Thursday, March 8, 2012


“My name, is JOHN CARTER”



I’ve decided not to bury the lead in this review, so I’ll say that without a doubt, Disney’s “John Carter” is why we go to the movies.

We get together with friends and family, want to have a fun night out, and we want to be entertained.  “John Carter” did for me what “Avatar” did not.  It allowed me to have fun while still being engaged in a classic story.  And when I say “classic”, I mean it in every sense of the word.  The series of stories by Edgar Rice Burroughs which the film is based on started over 100 years ago.  The same year the Titanic sank, the fictional John Carter walked on Mars.

The film opens as the writer Burroughs played by Daryl Sabara in the film, comes to visit his uncle John Carter played by Taylor Kitsch (Friday Night Lights) at his estate only to be told, that he has died.  Burroughs is given along with the entire estate a journal left by Carter that tells of his adventures on the planet Mars.  How he gets there and how he can breathe is not as important as what happens when he arrives.  Being in an atmosphere one-tenth our gravity, he’s as strong as ten men, and he can leap tall buildings in a single bound like that other popular alien.  He also quickly meets up with the Martians who inhabit the planet and though many familiar situations becomes a respected warrior or Jeddak, as they are known on Mars or Barsoom in the film.

The script if filled with characters, places, and names of gods all strange and a little hard to keep track of.

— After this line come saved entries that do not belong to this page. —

Source: an optimization exercise on an open RTL-to-GDS flow (aim: small area, a short achievable clock period and few clock cycles per item). Production flows keep margins and buffers that such runs may drop. At most, simulation tests tie the RTL to the original design; equivalence was not proved. Function not checked in run 6: the RTL went through the layout flow alone. Power figures rest on the tool's default switching activity, not on a simulated workload.

==> design/flow/design.v <==
module HP_FP_Pipelined_Adder (  
	input clk,
	input rst,
	input [15:0] in1,
	input [15:0] in2,
	input enable,
	output reg done,
	output [15:0] sum
);
	function automatic [14:0] skadd14(input [13:0] a, input [13:0] b, input ci);
		reg [13:0] g, p, G, P;
		integer i, l, j;
		begin
			g = a & b; p = a ^ b;
			G = g; P = p;
			G[0] = g[0] | (p[0] & ci);
			for (l = 0; l < 4; l = l + 1)
				for (i = 0; i < 14; i = i + 1)
					if ((i >> l) & 1) begin
						j = ((i >> l) << l) - 1;
						G[i] = G[i] | (P[i] & G[j]);
						P[i] = P[i] & P[j];
					end
			skadd14 = {G[13], p ^ {G[12:0], ci}};
		end
	endfunction
	reg busy;
	reg [18:0] R;
	wire [15:0] x1 = R[15:0];
	wire [15:0] x2 = in2;
	wire [4:0] e1 = x1[14:10];
	wire [4:0] e2 = x2[14:10];
	wire [10:0] ma1 = {|x1[14:0], x1[9:0]};
	wire [10:0] ma2 = {|x2[14:0], x2[9:0]};
	wire [5:0] d12 = {1'b0, e1} - {1'b0, e2};
	wire [4:0] d21 = e2 - e1;
	wire gt = d12[5];                  
	wire eq = (e1 == e2);
	wire [4:0] d = gt ? d21 : d12[4:0];
	wire swap = gt | (eq & (x2[9:0] > x1[9:0]));
	wire [10:0] mb = swap ? ma2 : ma1;
	wire [10:0] msr = swap ? ma1 : ma2;
	wire [4:0] eb = gt ? e2 : e1;
	wire [12:0] ms = {msr, 2'b00} >> d;
	wire sub = x1[15] ^ x2[15];
	wire [14:0] fc = skadd14({1'b0, mb, 2'b00}, {1'b0, ms} ^ {14{sub}}, sub);
	wire [13:0] f = fc[13:0];
	wire sb = swap ? x2[15] : x1[15];
	wire [4:0] er = R[17:13];
	wire [13:0] fr = {R[12:0], 1'b0};
	wire nz = |R[12:0];
	reg [13:0] lim;
	integer k;
	always @(*) for (k = 0; k < 14; k = k + 1) lim[k] = (er == 5'd12 - k);
	wire [13:0] mm = fr | lim;
	reg [3:0] t;
	integer i;
	always @(*) begin
		t = 4'd0;
		for (i = 0; i < 14; i = i + 1)
			if (mm[i]) t = 4'd13 - i[3:0];
	end
	wire [13:0] ns = fr << t;
	wire [4:0] en = nz ? (er + 5'd1 - {1'b0, t}) : 5'd0;
	assign sum = {R[18] & nz, en, ns[12:3]};
	always @(posedge clk) begin
		if (busy) R <= {sb, eb, f[13:1]};
		else if (enable) R[15:0] <= in1;
	end
	always @(posedge clk) begin
		if (rst) begin
			busy <= 1'b0;
			done <= 1'b0;
		end else if (busy) begin
			busy <= 1'b0;
			done <= 1'b1;
		end else if (enable) begin
			busy <= 1'b1;
			done <= 1'b0;
		end
	end
endmodule
==> design/flow/flow/run.sh <==
#!/bin/bash
# Standard layout, but the port buffers use a small fast buffer instead of the
# default delay-buffer cell.
set -euo pipefail
export BUFFER_PORTS_ARGS="-buffer_cell sky130_fd_sc_hd__buf_2"
bash standard.sh > standard.log 2>&1
==> design/flow/standard.sh <==
#!/bin/bash
# synth_recipe.tcl (not shown) runs the flow's synth.tcl, then flattens the netlist and writes it again
# the make line also repeats each setting of config.mk as NAME=value (left out here)
make -C /OpenROAD-flow-scripts/flow DESIGN_CONFIG=/design/flow/config.mk WORK_HOME=/design/flow/orfs CLKGATE_MAP_FILE= SYNTH_SCRIPT=/design/flow/synth_recipe.tcl "${@:-finish}"
==> design/flow/config.mk <==
export PLATFORM = sky130hd
export DESIGN_NAME = HP_FP_Pipelined_Adder
export DESIGN_NICKNAME = HP_FP_Pipelined_Adder
export VERILOG_FILES = /design/flow/design.v
export SDC_FILE = /design/flow/constraint.sdc
export NUM_CORES = 4
export LEC_CHECK = 0
export ABC_AREA = 1
export CAP_MARGIN = 20
export CORE_MARGIN = 2
export CORE_UTILIZATION = 40
export SETUP_SLACK_MARGIN = 0.5
export SLEW_MARGIN = 20
==> design/flow/constraint.sdc <==
create_clock -name core_clock -period 6.0 [get_ports {clk}]
set_input_delay 1.2000 -clock core_clock [delete_from_list [all_inputs] [get_ports {clk}]]
set_output_delay 1.2000 -clock core_clock [all_outputs]
set_load 0.01 [all_outputs]
==> flow_summary.ini, run 1 <==
[synth]
synth_area_mm2 = 0.00379
ys_types = 36
yosysTopAreaCellShare = 0.180
synth-edff-count = 19
syn_inst = 618
ys_ff_latch = 21
syn_avg_cell_area_um2 = 6.14
yosys.area.top_type = nand2_1
ys_seq_area_frac = 0.161
synthTopCellsByArea = nand2_1 (18%), edfxtp_1 (15%), nand3_1 (14%), ha_1 (13%), inv_1 (6.4%)
syn_nets = 697
async_reset_ff_frac = 0
synth-warning-count = 1
synth_flop_cell = edfxtp_1

[floorplanning]
row_count = 35
start_util = 0.410
dieHeight_um = 101
die_area_mm2 = 0.0103
die_width_um = 101
io_pins = 52
core_area_mm2 = 0.00924

[finish]
diodes = 0
syn2layout_area_growth_pct = 14.6
final_area_mm2 = 0.00435
final_layout_size_suffix_gt1_frac = 0.136
n_fill_cell = 1023
layout.nets = 748

[setup_path]
timing.setup.critical_path_class = in2reg
path_buf_inv = 3
path_cells = buf_2 -> ha_2 -> nand4_1 -> or2_1 -> nand3_4 -> mux2i_2 -> xor2_4 -> buf_4 -> a21oi_2 -> nand2_1 -> nand2_1 -> nand2_1 -> ha_1 -> a21oi_1 -> nand2_1 -> nand3_1 -> nand2_1 -> a21o_1 -> a21oi_2 -> inv_1 -> fa_1 -> xnor2_1 -> o21ai_0
worstPathMaxFanout = 12
cp-start-kind = input pin
rrSetupSlack_ns = 1.24
cp-end-kind = flop
rr_endpoint = R[8]
cpLargestDelayFamily = adder cells
crit_top_cell = nand2_1
arrival_ns = 5.14
max_stage_delay_ns = 0.42
timing.reg2reg.worst_path_depth = 23
regToRegStartpoint = R[13]
required_ns = 5.98
slowest_stage = ha_2

[timing]
fmax_mhz = 194
setup_violations = 0
finalHoldViolCount = 0
maxSlewHeadroom = 0.474
finalSetupTns_ns = 0
period_needed_ns = 5.16
worst_pin_slew_ns = 0.788
min_period_over_period = 0.860
slew_viol_final = 0
rsz0062_at_grt = yes
finClkSkew_ns = 0.0101

[cts]
cts_tree = done
path_clk_slew_ns = 0.08
h-tree-depth = 1
clockBufferDepth = 2
ctsHoldBuffers = 0
cts_made_buffers = 3
clock_sinks = 21
clockRootBuffer = clkbuf_8
clock_latency_ns = 0.26

[detailed_routing]
vias = 4240
antenna_left = 0
dr.pass1.iters = 7
wl_um = 11900
avgViaCountPerCell = 5.32
drc = 0
wl_per_cell_um = 14.9
first_iter_violations = 332

[min_path]
hold_depth = 2
min-delay-start = done
min_path_type = reg2reg
hold_end = done

[grt]
grt_pass1_vias = 3801
grt_antenna_before_repair = 0
overflow = 0
grt_usage = 0.226
grt_max_degree = 31
grt_pass1_wl_um = 18500

[place]
placed_cell_area_mm2 = 0.00418
routabilityCongestion = 0.944
hpwl_um = 9550
io_buffer_count = 51

[run_status]
outcome = no timing/DRC/antenna violations

[power_and_ir_drop]
power_per_cell_area_mw_per_mm2 = 335
p_leak_uw = 0.00222
worst_ir_drop_vdd_mv = 0.169

[flow_run]
maxCapViolations = 0
## worst max-delay path by stage
| stage | from | cells past startpoint | slack (ns) | to |
|---|---|---|---|---|
| after global placement | in2[14] | 24 | 0.21 | R[8] |
| after floorplan | in2[14] | 31 | 1.05 | R[12] |
| final | in2[12] | 23 | 0.84 | R[8] |
| after global routing | in2[7] | 27 | 0.43 | R[8] |
| after CTS | in2[14] | 32 | 0.52 | R[12] |
| after detailed placement | in2[14] | 24 | 0.14 | R[8] |
## cells by family (layout without fill, tap and decap cells)
group	after synthesis	count (layout)	synth area share
xor+xnor	23	23	0.0571
simple gates	354	355	0.410
mux	1	1	0.00363
compound gates	86	86	0.120
buf+inv	89	138	0.0911
flops	21	21	0.161
fa+ha+maj	44	44	0.157
## per-layer routing
layer	global-route usage	wire length, um	vias up
met5	0	0	-
met4	0.0437	133	0
met3	0.0152	614	10
met2	0.382	5450	139
met1	0.320	5670	1916
li1	-	-	2175
## worst reg2reg max path: stages (launching register included)
cell	delay, ns
edfxtp_1	0.50
inv_1	0.13
ha_1	0.44
nand4_1	0.11
or2_1	0.29
nand3_4	0.19
mux2i_2	0.39
xor2_4	0.18
buf_4	0.17
a21oi_2	0.15
nand2_1	0.07
nand2_1	0.05
nand2_1	0.05
ha_1	0.31
a21oi_1	0.15
nand2_1	0.10
nand3_1	0.07
nand2_1	0.08
a21o_1	0.20
a21oi_2	0.16
inv_1	0.07
fa_1	0.37
xnor2_1	0.15
o21ai_0	0.08
## cell usage after synthesis, types with 2 or more instances
cell type / instances
nand2_1: 182
nand3_1: 108
inv_1: 65
o21ai_0: 40
ha_1: 38
a21oi_1: 32
nor2_1: 32
edfxtp_1: 19
nand4_1: 13
xnor2_1: 11
clkbuf_1: 10
xor2_1: 10
buf_2: 9
nor3_1: 9
fa_1: 6
a21o_1: 3
inv_2: 3
nand2_2: 3
o21ai_1: 3
a31oi_1: 2
dfxtp_1: 2
nor4_1: 2
o211ai_1: 2
xor2_2: 2
## sequential cells by signal, indices dropped and copies added, names as in the netlist
register	flops
R	19
busy	1
done	1
## final cells by class
class	count	area (um^2)	share of cell area
timing repair buffer	65	360	0.0829
multi-input combinational	509	2910	0.669
clock inverter	1	5.00	0.00115
tap	129	161	0.0371
sequential	21	611	0.140
inverter	69	262	0.0601
clock buffer	3	41.3	0.00950
## power by group
group	leakage (uW)	total, uW	internal [uW]	switching [uW]
clock	0.0000255	93.0	46.2	46.8
combinational	0.00199	1130	431	702
sequential	0.000205	231	190	40.9
total	0.00222	1460	667	789
## cells in the final DEF (no fill, tap or decap), types with 2 or more instances in the layout
| master | synthesis | routed |
|---|---|---|
| a21o_1 | 3 | 3 |
| nand2_1 | 182 | 181 |
| nor2_1 | 32 | 32 |
| inv_2 | 3 | 3 |
| o21ai_1 | 3 | 4 |
| inv_1 | 65 | 64 |
| nand3_1 | 108 | 107 |
| nor4_1 | 2 | 2 |
| a21oi_2 | 0 | 3 |
| clkbuf_8 | 0 | 3 |
| buf_2 | 9 | 51 |
| edfxtp_1 | 19 | 19 |
| ha_1 | 38 | 36 |
| o21ai_0 | 40 | 39 |
| nand3_2 | 1 | 3 |
| a21oi_1 | 32 | 29 |
| xor2_4 | 0 | 2 |
| o211ai_1 | 2 | 2 |
| xor2_1 | 10 | 10 |
| buf_4 | 0 | 14 |
| a31oi_1 | 2 | 2 |
| nor3_1 | 9 | 9 |
| dfxtp_1 | 2 | 2 |
| nand4_1 | 13 | 13 |
| nand2_2 | 3 | 3 |
| fa_1 | 6 | 6 |
| xnor2_1 | 11 | 11 |
## metrics by stage
stage	setup slack (ns)	std cells	power (uW)	hold slack, ns	utilization
2_1_floorplan	1.05	618	1010	0.477	-
6_report	0.840	797	1460	0.454	0.471
3_5_place_dp	0.140	785	1300	0.446	0.452
3_3_place_gp	0.207	785	1300	0.445	0.452
5_1_grt	0.433	797	1610	0.481	0.471
4_1_cts	0.516	789	1400	0.458	0.457
## repair_timing
| item | 4_1_cts | 5_1_grt |
|---|---|---|
| gates resized for setup | 1 | 13 |
| setup buffers | 0 | 7 |
| pin swaps | 0 | 4 |
| setup endpoints to repair | 4 | 6 |
| gates cloned | 0 | 1 |
Testbench counts, summed over its fixed seeds: cycles 6,400, items 3,200.
==> run 2: changes to the inputs <==
==> design/flow/flow/run.sh (replaced) <==
#!/bin/bash
# Standard layout, but the port buffers use a small fast buffer instead of the
# default delay-buffer cell.
set -euo pipefail
export BUFFER_PORTS_ARGS="-buffer_cell sky130_fd_sc_hd__buf_1"
bash standard.sh > standard.log 2>&1
==> run 2 against run 1 <==
- utilization is 0.58 points lower
- register-to-register slack improved by 0.07 ns
- first-iteration DRC count fell by 25%
- count of clock-buffer cells in the layout unchanged
- power fell by 0.12%
- hold slack gained 0.0067 ns
==> flow_summary.ini, run 2 <==
[run_status]
outcome = no timing/DRC/antenna violations

[finish]
fin_util = 0.465
final_common_cell = nand2_1
final_cell_mix = nand2_1 (181), nand3_1 (106), inv_1 (64)
top_regs = R (19), busy (1), done (1)
final_layout_size_suffix_gt1_frac = 0.0602
largest-register = R
final_area_mm2 = 0.00429
syn2layout_area_growth_pct = 13.2
largest_reg_flops = 19
layout.nets = 745
diodes = 0

[setup_path]
rrSetupSlack_ns = 1.31
cp-start-kind = input pin
arrival_ns = 5.09
regToRegStartpoint = R[13]
cp-startpoint = in2[12]
timing.setup.critical_path_class = in2reg
rr_endpoint = R[8]
cp-end-kind = flop
required_ns = 5.98
timing.reg2reg.worst_path_depth = 26
worstPathMaxFanout = 10

[place]
hpwl_um = 9660
routabilityCongestion = 0.934
placed_cell_area_mm2 = 0.00411
post-place-ws_ns = 0.165
io_buffer_count = 51

[synth]
yosysTopAreaCellShare = 0.180
syn_avg_cell_area_um2 = 6.14
yosysMostFrequentCell = nand2_1
yosys.area.top_type = nand2_1
async_reset_ff_frac = 0
synth-warning-count = 1
ys_ff_latch = 21
synth_area_mm2 = 0.00379
synth-edff-count = 19
syn_inst = 618
syn_nets = 697
synthTopCellsByArea = nand2_1 (18%), edfxtp_1 (15%), nand3_1 (14%), ha_1 (13%), inv_1 (6.4%)
synth_flop_cell = edfxtp_1
ys_types = 36
ys_seq_area_frac = 0.161
synth_commonest_cells = nand2_1 (182), nand3_1 (108), inv_1 (65), o21ai_0 (40), ha_1 (38)

[detailed_routing]
first_iter_violations = 249
wl_per_cell_um = 15.1
dr.pass1.iters = 4
avgViaCountPerCell = 5.25
wl_um = 12000
antenna_left = 0
vias = 4168
drc = 0

[timing]
rsz0062_at_grt = no
slew_viol_final = 0
worst_pin_slew_ns = 0.789
setup_slack_ns = 0.890
setup_violations = 0
period_needed_ns = 5.11
finClkSkew_ns = 0.00564
maxSlewHeadroom = 0.474
fmax_mhz = 196
finalHoldViolCount = 0
min_period_over_period = 0.852
finalSetupTns_ns = 0

[cts]
clock_sinks = 21
clockRootBuffer = clkbuf_8
clock_latency_ns = 0.26
ctsHoldBuffers = 0
cts_tree = done
cts_made_buffers = 3
h-tree-depth = 1
path_clk_slew_ns = 0.08
clockBufferDepth = 2

[power_and_ir_drop]
p_leak_uw = 0.00207
finalPower_uw = 1450
worst_ir_drop_vdd_mv = 0.190
power_per_cell_area_mw_per_mm2 = 339

[flow_run]
maxCapViolations = 0

[floorplanning]
io_pins = 52
start_util = 0.410
core_area_mm2 = 0.00924
row_count = 35
die_width_um = 101
die_area_mm2 = 0.0103
dieHeight_um = 101

[grt]
grt_usage = 0.238
overflow = 0
grt_pass1_vias = 3813
grt_max_degree = 31
grt_antenna_before_repair = 0
grt_pass1_wl_um = 19300

[min_path]
min-delay-start = done
hold_end = done
hold_depth = 2
min_path_type = reg2reg
==> run 2: layout make-up <==
cell class	instances	area (um^2)
fill	1043	4950
clock buffer	3	41.3
timing repair buffer	62	287
multi-input combinational	509	2930
sequential	21	611
inverter	69	262
tap	129	161
clock inverter	1	5.00
==> run 2: where the power goes <==
| group | internal [uW] | total [uW] | leakage (uW) | switching, uW |
|---|---|---|---|---|
| registers | 190 | 231 | 0.000205 | 41.2 |
| logic | 418 | 1130 | 0.00184 | 711 |
| clock network | 46.3 | 94.4 | 0.0000255 | 48.1 |
==> run 2: through the flow <==
stage               std cells  hold WS (ns)
floorplan                 618         0.477
global placement          785         0.451
detailed placement        785         0.453
CTS                       789         0.466
global route              794         0.504
finish                    794         0.461
==> run 2: timing repair <==
action	in CTS	in global routing
gates resized for setup	2	16
cloned	0	1
pin swaps	0	4
setup buffers	0	4
setup endpoints to repair	3	6
==> run 2: cell families (layout without fill, tap and decap cells) <==
kind of cell,after synthesis,after routing,synth area share
AOI/OAI and AO/OA,86,86,0.120
xor gates and xnor gates,23,23,0.0571
adders and majority gates,44,44,0.157
buffers and inverters,89,135,0.0911
DFF,21,21,0.161
muxes,1,1,0.00363
and+or+nand+nor,354,355,0.410
==> run 2: worst max path at each step <==
stage | endpoint | slack, ns | depth (start not counted)
after floorplan | R[12] | 1.05 | 31
after global placement | R[8] | 0.18 | 24
after detailed placement | R[12] | 0.16 | 30
after CTS | R[12] | 0.56 | 30
after global routing | R[12] | 0.53 | 34
final | R[8] | 0.89 | 26
==> run 2: worst max-delay path, stage by stage <==
cell and delay [ns]:
buf_1 0.11, ha_2 0.43, nand4_1 0.11, or2_1 0.29, nand3_4 0.17, buf_4 0.16, mux2i_4 0.29, xor2_4 0.23
inv_2 0.07, nand2_1 0.07, nor2_1 0.05, nand2_2 0.07, nand3_1 0.09, nand2_1 0.08, nand2_1 0.06, ha_1 0.27
nand3_1 0.08, nand2_1 0.09, nand3_1 0.07, nand2_1 0.08, a21o_1 0.19, a21oi_2 0.17, inv_1 0.07, fa_1 0.37
xnor2_1 0.15, o21ai_0 0.08
==> run 2: metal layers <==
metal | global-route usage | vias to the layer above | routed length (um)
li1 | - | 2168 | -
met1 | 0.356 | 1856 | 5880
met2 | 0.382 | 133 | 5400
met3 | 0.00897 | 11 | 568
met4 | 0.0468 | 0 | 154
met5 | 0 | - | 0
==> run 3: changes to the inputs <==
--- a/design/flow/config.mk
+++ b/design/flow/config.mk
@@ -9,5 +9,5 @@
 export CAP_MARGIN = 20
 export CORE_MARGIN = 2
 export CORE_UTILIZATION = 40
-export SETUP_SLACK_MARGIN = 0.5
+export SETUP_SLACK_MARGIN = 0.7
 export SLEW_MARGIN = 20
==> run 3 against run 2 <==
- sequential share of layout area down 0.92 points
- clock skew down 0.00088 ns
- utilization up 3.2 points
- critical path depth down 2
- maximum frequency up 0.27%
- register-to-register slack worse by 0.04 ns
- clock power about the same
- area after synthesis unchanged
- first-iteration DRC count up 29%
- wire length up 5.8%
- critical endpoint unchanged
- largest cell class unchanged
- highest routed layer unchanged
==> flow_summary.ini, run 3 <==
[run_status]
outcome = no timing/DRC/antenna violations

[cts]
clock_latency_ns = 0.26
cts_tree = done
ctsHoldBuffers = 0
h-tree-depth = 1
clock_sinks = 21
clockRootBuffer = clkbuf_8
clockBufferDepth = 2
path_clk_slew_ns = 0.08
cts_made_buffers = 3

[timing]
worst_pin_slew_ns = 0.785
slew_viol_final = 0
finalSetupTns_ns = 0
finalHoldViolCount = 0
rsz0062_at_grt = yes
min_period_over_period = 0.849
fmax_mhz = 196
maxSlewHeadroom = 0.476
setup_violations = 0
finClkSkew_ns = 0.00475
period_needed_ns = 5.10

[synth]
async_reset_ff_frac = 0
synth_area_mm2 = 0.00379
synth-warning-count = 1
syn_avg_cell_area_um2 = 6.14
syn_nets = 697
ys_ff_latch = 21
yosys.area.top_type = nand2_1
ys_types = 36
syn_inst = 618
yosysMostFrequentCell = nand2_1
ys_seq_area_frac = 0.161
synth-edff-count = 19
yosysTopAreaCellShare = 0.180
synth_flop_cell = edfxtp_1
synthTopCellsByArea = nand2_1 (18%), edfxtp_1 (15%), nand3_1 (14%), ha_1 (13%), inv_1 (6.4%)
synth_commonest_cells = nand2_1 (182), nand3_1 (108), inv_1 (65), o21ai_0 (40), ha_1 (38)

[finish]
fin_util = 0.497
final_area_mm2 = 0.00459
final_common_cell = nand2_1
top_regs = R (19), busy (1), done (1)
diodes = 0
largest_reg_flops = 19
layout.nets = 751
largest-register = R
syn2layout_area_growth_pct = 21.0
n_fill_cell = 1012
final_layout_size_suffix_gt1_frac = 0.140
final_cell_mix = nand2_1 (161), nand3_1 (89), inv_1 (64)

[grt]
grt_usage = 0.239
grt_antenna_before_repair = 0
overflow = 0
grt_max_degree = 31
grt_pass1_vias = 3844
grt_pass1_wl_um = 19400

[floorplanning]
die_area_mm2 = 0.0103
row_count = 35
core_area_mm2 = 0.00924
start_util = 0.410
dieHeight_um = 101
io_pins = 52
die_width_um = 101

[setup_path]
worstPathMaxFanout = 6
required_ns = 5.99
cp-end-kind = flop
cp-start-kind = input pin
timing.reg2reg.worst_path_depth = 24
arrival_ns = 5.08
timing.setup.critical_path_class = in2reg

[min_path]
min_path_type = reg2reg
hold_depth = 2

[detailed_routing]
avgViaCountPerCell = 5.41
dr.pass1.iters = 5
wl_um = 12700
antenna_left = 0
first_iter_violations = 320
wl_per_cell_um = 15.9
drc = 0
vias = 4328

[place]
routabilityCongestion = 0.934
hpwl_um = 9660
placed_cell_area_mm2 = 0.00411
io_buffer_count = 51

[power_and_ir_drop]
worst_ir_drop_vdd_mv = 0.191
p_leak_uw = 0.00216
power_per_cell_area_mw_per_mm2 = 342

[flow_run]
maxCapViolations = 0
==> run 3: report_power, final <==
| part | internal, uW | switching [uW] | total (uW) |
|---|---|---|---|
| Combinational | 469 | 776 | 1250 |
| Clock | 46.3 | 48.2 | 94.5 |
| Sequential | 190 | 41.5 | 232 |
==> run 3: worst paths after layout <==
| kind | start | to | slack, ns |
|---|---|---|---|
| setup / recovery | in2[9] | R[8] | 0.90 |
| hold / removal | done | done | 0.46 |
| setup reg to reg | R[3] | R[8] | 1.27 |
| hold reg to reg | done | done | 0.46 |
==> run 3: kinds of logic (layout without fill, tap and decap cells) <==
logic type / Yosys count / in the layout / synth area share
mux: 1 / 1 / 0.00363
fa+ha+maj: 44 / 44 / 0.157
flops: 21 / 21 / 0.161
buf+inv: 89 / 139 / 0.0911
compound gates: 86 / 86 / 0.120
simple gates: 354 / 357 / 0.410
xor+xnor: 23 / 23 / 0.0571
==> run 3: per-layer routing <==
layer	vias up	part of all wire	track usage
met1	1991	0.47	0.356
met4	0	0.021	0.0499
li1	2179	-	-
met5	-	0	0
met3	22	0.047	0.00966
met2	136	0.46	0.386
==> run 3: critical path, stage by stage <==
cell and delay, ns:
buf_1 0.11, ha_1 0.32, nand2_2 0.08, nor2_4 0.10, nand4_1 0.12, o211ai_1 0.26
nand3_2 0.25, buf_6 0.22, nand3_2 0.07, nand3_1 0.09, nand2_2 0.13, nand2_1 0.09
nand3_1 0.10, nand3_1 0.10, xor2_1 0.16, ha_1 0.36, a21oi_2 0.16, nand2_2 0.08
a21o_1 0.21, a21oi_2 0.18, inv_1 0.07, fa_1 0.37, xnor2_1 0.15, o21ai_0 0.08
==> run 3: layout make-up <==
class | instances | area [um^2] | share of cell area
clock buffer | 3 | 41.3 | 0.00899
clock inverter | 1 | 5.00 | 0.00109
inverter | 69 | 262 | 0.0570
multi-input combinational | 511 | 3180 | 0.693
sequential | 21 | 611 | 0.133
tap | 129 | 161 | 0.0352
timing repair buffer | 66 | 328 | 0.0714
==> run 3: through the flow <==
stage | hold WS (ns) | total power [uW] | cells | worst slack [ns]
final | 0.461 | 1570 | 800 | 0.904
after global routing | 0.504 | 1720 | 800 | 0.553
after CTS | 0.466 | 1420 | 791 | 0.712
after detailed placement | 0.453 | 1300 | 785 | 0.165
after global placement | 0.451 | 1290 | 785 | 0.183
after floorplan | 0.477 | 1010 | 618 | 1.05
==> run 3: timing repair <==
action | in CTS | in global routing
resized for setup | 4 | 73
gates cloned | 1 | 3
setup endpoints to repair | 5 | 8
buffers inserted | 1 | 6
pin swaps | 2 | 26
==> run 4: changes to the inputs <==
--- a/design/flow/config.mk
+++ b/design/flow/config.mk
@@ -9,5 +9,5 @@
 export CAP_MARGIN = 20
 export CORE_MARGIN = 2
 export CORE_UTILIZATION = 40
-export SETUP_SLACK_MARGIN = 0.7
+export SETUP_SLACK_MARGIN = 0.3
 export SLEW_MARGIN = 20
==> run 4 against run 3 <==
- still clean on timing, DRC and antenna
- wire length fell by 5.5%
- design area shrank 8.0%
- combinational power down 12%
- via count shrank 3.6%
- utilization shrank 4.0 points
- sequential share of layout area grew 1.2 points
- non-clock buffer count fell by 6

However the best part is you don’t need to.  It’s so much fun to see the whole adventure play out in one action set piece after another, and all just as exciting.  This could have easily been a horrible retread of a movie filled with things we had all seen before, the reluctant hero, a Princess (Lynn Collins), the elder warrior (voiced by Willem Defoe) and a planet that needs to be saved, the difference is the way it is achieved feels fresh as it plays with stereotypes that are common in other-world adventures while staying true to the essence of the story.  If I try to explain more of the plot, you will no doubt see similarities between “John Carter” and “Avatar”, “Star Wars”, “Dances with Wolves”, “The Princess Bride” but like I said, none of those stories or their creators were around  100 years ago.  This is one of the original’s that those others borrowed from, all of it put together brilliantly by the writers of the film: Michael Chabon, Mark Andrews and witer/director Andrew Stanton (Wall-E).  Like fellow Pixar alumni Brad Bird (The Incredibles) before him, with last year’s “Mission: Impossible -Ghost Protocol” Stanton shows that he can engage in live action as well as he can in animated films.

With ticket prices and concessions being what they are, spending a small fortune at the movies is one we all think twice about now.  We hear something is good, we say, “I’ll rent it when it comes out on DVD”.  This is, as they say “worth the price of admission”.  You want sci-fi action?  It’s here.  You want fairy tale adventure?  It’s here.  You want a great time at the movies again?  Go see “John Carter.”